===== Data shown =====
--- src/rtl/sfilt_pkg.sv ---
// ============================================================================
// Module : sfilt_pkg
// Brief  : Shared widths, filter command encodings and sequencer states.
// Rev    : 1.0
// ============================================================================
`default_nettype none

package sfilt_pkg;

    localparam int c_DATA_W  = 32;
    localparam int c_SHIFT_W = 7;

    localparam logic [1:0] CMD_FIRST = 2'd0;
    localparam logic [1:0] CMD_MAC   = 2'd1;
    localparam logic [1:0] CMD_SHIFT = 2'd2;
    localparam logic [1:0] CMD_OUT   = 2'd3;

    typedef enum logic [2:0] {
        ST_IDLE  = 3'd0,
        ST_FIRST = 3'd1,
        ST_MAC   = 3'd2,
        ST_SHIFT = 3'd3,
        ST_OUT   = 3'd4
    } state_t;

endpackage

`default_nettype wire

--- src/rtl/sfilt_dline.sv ---
// ============================================================================
// Module : sfilt_dline
// Brief  : NTAPS-deep circular sample delay line with x(k) = buf[wp-k] read.
// Rev    : 1.0
// ============================================================================
`default_nettype none

module sfilt_dline
    import sfilt_pkg::*;
#(
    parameter int NTAPS = 8,
    parameter int AW    = 3
) (
    input  logic                clk,
    input  logic                rst,
    input  logic                we,
    input  logic [c_DATA_W-1:0] wdata,
    input  logic                adv,
    input  logic                clr,
    input  logic [AW-1:0]       rd_k,
    output logic [c_DATA_W-1:0] rd_data
);

    logic [c_DATA_W-1:0] r_buf [NTAPS];
    logic [AW-1:0]       r_wp;
    logic [AW-1:0]       w_rd_idx;
    logic [AW:0]         w_wp_ext;
    logic [AW:0]         w_k_ext;

    assign w_wp_ext = {1'b0, r_wp};
    assign w_k_ext  = {1'b0, rd_k};

    // Modular subtraction that also works when NTAPS is not a power of two.
    assign w_rd_idx = (r_wp >= rd_k) ? AW'(w_wp_ext - w_k_ext)
                                     : AW'(w_wp_ext + (AW+1)'(NTAPS) - w_k_ext);
    assign rd_data  = r_buf[w_rd_idx];

    always_ff @(posedge clk) begin
        if (rst || clr) begin
            for (int i = 0; i < NTAPS; i++) begin
                r_buf[i] <= '0;
            end
            r_wp <= '0;
        end else begin
            if (we) begin
                r_buf[r_wp] <= wdata;
            end
            if (adv) begin
                r_wp <= (r_wp == AW'(NTAPS - 1)) ? '0 : r_wp + AW'(1);
            end
        end
    end

endmodule

`default_nettype wire

--- src/rtl/sfilt_seq.sv ---
// ============================================================================
// Module : sfilt_seq
// Brief  : FIR command sequencer feeding the serial filter's push interface.
// Rev    : 1.0
// ============================================================================
`default_nettype none

module sfilt_seq
    import sfilt_pkg::*;
#(
    parameter int NTAPS = 8,
    parameter int AW    = (NTAPS > 1) ? $clog2(NTAPS) : 1
) (
    input  logic                        clk,
    input  logic                        rst,
    input  logic                        s_valid,
    output logic                        s_ready,
    input  logic signed [c_DATA_W-1:0]  s_data,
    input  logic                        cfg_we,
    input  logic [AW-1:0]               cfg_addr,
    input  logic signed [c_DATA_W-1:0]  cfg_data,
    input  logic [c_SHIFT_W-1:0]        cfg_shift,
    output logic                        cfg_err,
    input  logic                        clear,
    output logic                        f_pushin,
    output logic [1:0]                  f_cmd,
    output logic [c_DATA_W-1:0]         f_q,
    output logic [c_DATA_W-1:0]         f_h,
    output logic                        busy
);

    state_t                 r_state;
    state_t                 w_state_nxt;
    logic [AW-1:0]          r_k;
    logic [AW-1:0]          w_k_nxt;
    logic [c_SHIFT_W-1:0]   r_shift;
    logic [c_DATA_W-1:0]    r_coef [NTAPS];

    logic                   w_idle;
    logic                   w_accept;
    logic                   w_cfg_ok;
    logic                   w_dl_adv;
    logic                   w_dl_clr;
    logic [c_DATA_W-1:0]    w_x;
    logic [c_DATA_W-1:0]    w_coef0;

    logic                   w_push_nxt;
    logic [1:0]             w_cmd_nxt;
    logic [c_DATA_W-1:0]    w_q_nxt;
    logic [c_DATA_W-1:0]    w_h_nxt;

    assign w_idle   = (r_state == ST_IDLE);
    assign s_ready  = (w_idle && !clear) || (r_state == ST_OUT);
    assign w_accept = s_valid && s_ready;
    assign busy     = !w_idle;
    assign w_cfg_ok = cfg_we && w_idle && ({1'b0, cfg_addr} < (AW+1)'(NTAPS));
    assign w_dl_adv = (r_state == ST_SHIFT);
    assign w_dl_clr = clear && w_idle;

    // Tap 0 is registered on the write edge itself, so forward a same-cycle write.
    assign w_coef0  = (w_cfg_ok && (cfg_addr == '0)) ? cfg_data : r_coef[0];

    sfilt_dline #(
        .NTAPS (NTAPS),
        .AW    (AW)
    ) u_dline (
        .clk     (clk),
        .rst     (rst),
        .we      (w_accept),
        .wdata   (s_data),
        .adv     (w_dl_adv),
        .clr     (w_dl_clr),
        .rd_k    (w_k_nxt),
        .rd_data (w_x)
    );

    always_ff @(posedge clk) begin
        if (rst) begin
            r_state <= ST_IDLE;
            r_k     <= '0;
        end else begin
            r_state <= w_state_nxt;
            r_k     <= w_k_nxt;
        end
    end

    always_comb begin
        w_state_nxt = r_state;
        w_k_nxt     = r_k;
        w_push_nxt  = 1'b0;
        w_cmd_nxt   = f_cmd;
        w_q_nxt     = f_q;
        w_h_nxt     = f_h;

        case (r_state)
            ST_IDLE: begin
                if (w_accept) begin
                    w_state_nxt = ST_FIRST;
                    w_k_nxt     = '0;
                end
            end
            ST_FIRST: begin
                w_state_nxt = (NTAPS == 1) ? ST_SHIFT : ST_MAC;
                w_k_nxt     = AW'(1);
            end
            ST_MAC: begin
                if (r_k == AW'(NTAPS - 1)) begin
                    w_state_nxt = ST_SHIFT;
                end else begin
                    w_k_nxt = r_k + AW'(1);
                end
            end
            ST_SHIFT: begin
                w_state_nxt = ST_OUT;
            end
            ST_OUT: begin
                if (w_accept) begin
                    w_state_nxt = ST_FIRST;
                    w_k_nxt     = '0;
                end else begin
                    w_state_nxt = ST_IDLE;
                end
            end
            default: begin
                w_state_nxt = ST_IDLE;
            end
        endcase

        // Outputs are registered, so they encode the push of the state being entered.
        case (w_state_nxt)
            ST_FIRST: begin
                w_push_nxt = 1'b1;
                w_cmd_nxt  = CMD_FIRST;
                w_q_nxt    = s_data;
                w_h_nxt    = w_coef0;
            end
            ST_MAC: begin
                w_push_nxt = 1'b1;
                w_cmd_nxt  = CMD_MAC;
                w_q_nxt    = w_x;
                w_h_nxt    = r_coef[w_k_nxt];
            end
            ST_SHIFT: begin
                w_push_nxt = 1'b1;
                w_cmd_nxt  = CMD_SHIFT;
                w_q_nxt    = '0;
                w_h_nxt    = {{(c_DATA_W - c_SHIFT_W){1'b0}}, r_shift};
            end
            ST_OUT: begin
                w_push_nxt = 1'b1;
                w_cmd_nxt  = CMD_OUT;
                w_q_nxt    = '0;
                w_h_nxt    = '0;
            end
            default: begin
                w_push_nxt = 1'b0;
            end
        endcase
    end

    always_ff @(posedge clk) begin
        if (rst) begin
            f_pushin <= 1'b0;
            f_cmd    <= '0;
            f_q      <= '0;
            f_h      <= '0;
        end else begin
            f_pushin <= w_push_nxt;
            f_cmd    <= w_cmd_nxt;
            f_q      <= w_q_nxt;
            f_h      <= w_h_nxt;
        end
    end

    always_ff @(posedge clk) begin
        if (rst) begin
            for (int i = 0; i < NTAPS; i++) begin
                r_coef[i] <= '0;
            end
            r_shift <= '0;
            cfg_err <= 1'b0;
        end else begin
            if (w_cfg_ok) begin
                r_coef[cfg_addr] <= cfg_data;
            end
            if (w_accept) begin
                r_shift <= cfg_shift;
            end
            cfg_err <= cfg_we && !w_idle;
        end
    end

endmodule

`default_nettype wire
=====
▶ _Exercise_: Take the entries above and copy them exactly from the first line through the line with "power of two."; leave out every line after it.

▶ _The completed task_:
--- src/rtl/sfilt_pkg.sv ---
// ============================================================================
// Module : sfilt_pkg
// Brief  : Shared widths, filter command encodings and sequencer states.
// Rev    : 1.0
// ============================================================================
`default_nettype none

package sfilt_pkg;

    localparam int c_DATA_W  = 32;
    localparam int c_SHIFT_W = 7;

    localparam logic [1:0] CMD_FIRST = 2'd0;
    localparam logic [1:0] CMD_MAC   = 2'd1;
    localparam logic [1:0] CMD_SHIFT = 2'd2;
    localparam logic [1:0] CMD_OUT   = 2'd3;

    typedef enum logic [2:0] {
        ST_IDLE  = 3'd0,
        ST_FIRST = 3'd1,
        ST_MAC   = 3'd2,
        ST_SHIFT = 3'd3,
        ST_OUT   = 3'd4
    } state_t;

endpackage

`default_nettype wire

--- src/rtl/sfilt_dline.sv ---
// ============================================================================
// Module : sfilt_dline
// Brief  : NTAPS-deep circular sample delay line with x(k) = buf[wp-k] read.
// Rev    : 1.0
// ============================================================================
`default_nettype none

module sfilt_dline
    import sfilt_pkg::*;
#(
    parameter int NTAPS = 8,
    parameter int AW    = 3
) (
    input  logic                clk,
    input  logic                rst,
    input  logic                we,
    input  logic [c_DATA_W-1:0] wdata,
    input  logic                adv,
    input  logic                clr,
    input  logic [AW-1:0]       rd_k,
    output logic [c_DATA_W-1:0] rd_data
);

    logic [c_DATA_W-1:0] r_buf [NTAPS];
    logic [AW-1:0]       r_wp;
    logic [AW-1:0]       w_rd_idx;
    logic [AW:0]         w_wp_ext;
    logic [AW:0]         w_k_ext;

    assign w_wp_ext = {1'b0, r_wp};
    assign w_k_ext  = {1'b0, rd_k};

    // Modular subtraction that also works when NTAPS is not a power of two.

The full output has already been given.